### Work to be completed
All lines before the one containing "group,after synthesis", plus that line itself, are to be printed exactly as they appear below.

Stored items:
Segment Open
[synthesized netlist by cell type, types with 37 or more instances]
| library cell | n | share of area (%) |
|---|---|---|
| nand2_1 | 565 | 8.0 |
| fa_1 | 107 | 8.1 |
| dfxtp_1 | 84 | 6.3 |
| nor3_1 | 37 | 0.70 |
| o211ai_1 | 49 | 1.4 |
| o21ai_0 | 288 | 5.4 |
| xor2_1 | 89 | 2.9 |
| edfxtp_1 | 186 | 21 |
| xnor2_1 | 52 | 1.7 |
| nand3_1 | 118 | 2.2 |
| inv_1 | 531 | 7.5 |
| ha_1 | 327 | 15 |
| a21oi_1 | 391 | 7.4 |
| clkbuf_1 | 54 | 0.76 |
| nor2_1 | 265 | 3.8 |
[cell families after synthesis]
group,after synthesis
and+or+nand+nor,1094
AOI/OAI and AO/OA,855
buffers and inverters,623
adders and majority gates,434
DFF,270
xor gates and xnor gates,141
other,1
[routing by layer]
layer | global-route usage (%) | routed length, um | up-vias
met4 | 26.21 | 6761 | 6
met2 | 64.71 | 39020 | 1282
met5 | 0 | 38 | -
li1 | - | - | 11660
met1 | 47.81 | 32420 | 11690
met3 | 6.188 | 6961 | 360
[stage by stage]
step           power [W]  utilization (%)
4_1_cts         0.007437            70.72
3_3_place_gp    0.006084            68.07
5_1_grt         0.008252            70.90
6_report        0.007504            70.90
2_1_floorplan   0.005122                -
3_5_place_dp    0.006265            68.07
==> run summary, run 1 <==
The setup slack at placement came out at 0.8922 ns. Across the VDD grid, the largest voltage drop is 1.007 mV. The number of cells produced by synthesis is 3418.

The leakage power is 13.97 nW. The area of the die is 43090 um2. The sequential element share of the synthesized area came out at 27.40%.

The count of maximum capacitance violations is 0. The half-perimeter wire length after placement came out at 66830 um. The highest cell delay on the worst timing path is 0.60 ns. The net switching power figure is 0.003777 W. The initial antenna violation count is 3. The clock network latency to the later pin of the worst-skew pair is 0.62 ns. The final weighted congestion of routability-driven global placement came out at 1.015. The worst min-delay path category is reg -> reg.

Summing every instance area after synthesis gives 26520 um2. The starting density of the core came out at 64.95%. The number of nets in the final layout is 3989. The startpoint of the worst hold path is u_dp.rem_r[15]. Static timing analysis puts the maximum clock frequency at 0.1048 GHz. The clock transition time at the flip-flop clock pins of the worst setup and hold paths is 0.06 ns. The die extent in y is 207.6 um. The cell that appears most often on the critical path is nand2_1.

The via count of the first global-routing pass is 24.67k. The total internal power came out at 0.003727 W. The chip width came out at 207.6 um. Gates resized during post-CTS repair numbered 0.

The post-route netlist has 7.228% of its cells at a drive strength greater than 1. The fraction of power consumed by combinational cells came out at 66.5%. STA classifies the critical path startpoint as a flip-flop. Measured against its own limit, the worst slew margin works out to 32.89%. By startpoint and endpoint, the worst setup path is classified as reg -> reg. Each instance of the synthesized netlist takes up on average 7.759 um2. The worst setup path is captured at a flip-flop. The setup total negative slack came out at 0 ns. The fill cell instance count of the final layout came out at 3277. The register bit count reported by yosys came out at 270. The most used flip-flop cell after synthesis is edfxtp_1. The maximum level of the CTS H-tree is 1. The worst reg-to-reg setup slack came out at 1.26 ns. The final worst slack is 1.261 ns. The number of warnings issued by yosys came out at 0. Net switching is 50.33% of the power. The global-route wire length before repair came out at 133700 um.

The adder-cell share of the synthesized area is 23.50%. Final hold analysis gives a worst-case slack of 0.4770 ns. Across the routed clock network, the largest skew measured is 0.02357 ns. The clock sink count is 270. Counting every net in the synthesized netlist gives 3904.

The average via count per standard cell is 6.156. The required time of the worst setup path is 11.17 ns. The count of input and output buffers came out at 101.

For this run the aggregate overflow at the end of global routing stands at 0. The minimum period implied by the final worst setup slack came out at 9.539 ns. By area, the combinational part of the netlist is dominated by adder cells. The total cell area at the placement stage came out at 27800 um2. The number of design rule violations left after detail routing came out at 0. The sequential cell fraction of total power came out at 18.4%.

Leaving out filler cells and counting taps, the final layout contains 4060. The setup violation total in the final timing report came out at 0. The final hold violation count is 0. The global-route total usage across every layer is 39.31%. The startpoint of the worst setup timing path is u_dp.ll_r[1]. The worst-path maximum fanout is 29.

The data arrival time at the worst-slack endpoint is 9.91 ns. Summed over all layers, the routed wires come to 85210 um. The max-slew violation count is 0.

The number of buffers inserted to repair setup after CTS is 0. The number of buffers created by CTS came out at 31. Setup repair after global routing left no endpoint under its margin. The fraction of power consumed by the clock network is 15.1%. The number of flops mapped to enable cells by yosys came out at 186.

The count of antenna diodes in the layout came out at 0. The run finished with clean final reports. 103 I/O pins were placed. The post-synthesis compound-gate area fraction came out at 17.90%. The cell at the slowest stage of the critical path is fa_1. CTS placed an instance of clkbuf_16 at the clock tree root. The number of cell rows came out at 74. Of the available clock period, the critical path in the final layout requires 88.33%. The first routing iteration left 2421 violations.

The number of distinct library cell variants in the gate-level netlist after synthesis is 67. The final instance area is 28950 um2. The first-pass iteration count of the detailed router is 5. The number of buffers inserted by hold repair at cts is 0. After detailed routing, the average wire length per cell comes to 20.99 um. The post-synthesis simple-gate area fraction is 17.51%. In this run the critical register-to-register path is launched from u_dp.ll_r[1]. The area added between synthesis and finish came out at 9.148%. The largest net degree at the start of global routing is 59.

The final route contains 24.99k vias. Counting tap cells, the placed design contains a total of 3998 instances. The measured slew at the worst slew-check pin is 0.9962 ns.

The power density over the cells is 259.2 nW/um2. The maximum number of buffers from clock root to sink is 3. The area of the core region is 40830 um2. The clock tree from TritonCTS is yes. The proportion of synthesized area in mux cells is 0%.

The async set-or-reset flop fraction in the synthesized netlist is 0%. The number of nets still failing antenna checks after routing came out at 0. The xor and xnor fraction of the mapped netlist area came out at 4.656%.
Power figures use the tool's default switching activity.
## config.mk

```make
export PLATFORM = sky130hd
export DESIGN_NAME = wire_field_encoder_unit
export DESIGN_NICKNAME = d
export VERILOG_FILES = /design/src/design/wfe_pkg.sv /design/src/design/wfe_encode.sv /design/src/design/wire_field_encoder_unit.sv
export SDC_FILE = /design/constraint.sdc
export NUM_CORES = 1
export LEC_CHECK = 0
export ABC_CLOCK_PERIOD_IN_PS = 9000
export BUFFER_PORTS_ARGS = -buffer_cell sky130_fd_sc_hd__clkbuf_2
export CAP_MARGIN = 0
export CORE_MARGIN = 4
export CORE_UTILIZATION = 30
export DETAILED_ROUTE_END_ITERATION = 10
export GPL_TIMING_DRIVEN = 0
export PLACE_DENSITY_LB_ADDON = 0.08
export SETUP_SLACK_MARGIN = 0.05
export SLEW_MARGIN = 30
export SYNTH_ARGS = -nofsm -noshare
export SYNTH_HDL_FRONTEND = slang
export SYNTH_SLANG_ARGS = --single-unit
```

## constraint.sdc

```tcl
create_clock -name clk_i -period 9 [get_ports clk_i]
set_input_delay 0.9 -clock clk_i [delete_from_list [all_inputs] [get_ports clk_i]]
set_output_delay 0.9 -clock clk_i [all_outputs]
set_load 0.02 [all_outputs]
```
[config.mk]
export PLATFORM = sky130hd
export DESIGN_NAME = amb_cordic
export DESIGN_NICKNAME = d
export VERILOG_FILES = /design/src/rtl/affine_matrix_builder_defines.svh /design/src/rtl/amb_pkg.sv /design/src/rtl/amb_cordic.sv
export SDC_FILE = /design/constraint.sdc
export NUM_CORES = 2
export LEC_CHECK = 0
export BUFFER_PORTS_ARGS = -buffer_cell sky130_fd_sc_hd__buf_2
export CAP_MARGIN = 15
export CELL_PAD_IN_SITES_DETAIL_PLACEMENT = 1
export CELL_PAD_IN_SITES_GLOBAL_PLACEMENT = 2
export CORE_UTILIZATION = 35
export DETAILED_ROUTE_END_ITERATION = 12
export GPL_TIMING_DRIVEN = 0
export PLACE_DENSITY = 0.73
export REMOVE_ABC_BUFFERS = 1
export SYNTH_ARGS = -nofsm -noshare
export SYNTH_HDL_FRONTEND = slang
export SYNTH_SLANG_ARGS = --single-unit
[constraint.sdc]
create_clock -name i_clk -period 5.45 [get_ports i_clk]
set_clock_uncertainty 0.1 [all_clocks]
set_input_delay 0.545 -clock i_clk [delete_from_list [all_inputs] [get_ports i_clk]]
set_output_delay 0.545 -clock i_clk [all_outputs]
set_load 0.01 [all_outputs]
Segment Closed
### Answer box
[synthesized netlist by cell type, types with 37 or more instances]
| library cell | n | share of area (%) |
|---|---|---|
| nand2_1 | 565 | 8.0 |
| fa_1 | 107 | 8.1 |
| dfxtp_1 | 84 | 6.3 |
| nor3_1 | 37 | 0.70 |
| o211ai_1 | 49 | 1.4 |
| o21ai_0 | 288 | 5.4 |
| xor2_1 | 89 | 2.9 |
| edfxtp_1 | 186 | 21 |
| xnor2_1 | 52 | 1.7 |
| nand3_1 | 118 | 2.2 |
| inv_1 | 531 | 7.5 |
| ha_1 | 327 | 15 |
| a21oi_1 | 391 | 7.4 |
| clkbuf_1 | 54 | 0.76 |
| nor2_1 | 265 | 3.8 |
[cell families after synthesis]
group,after synthesis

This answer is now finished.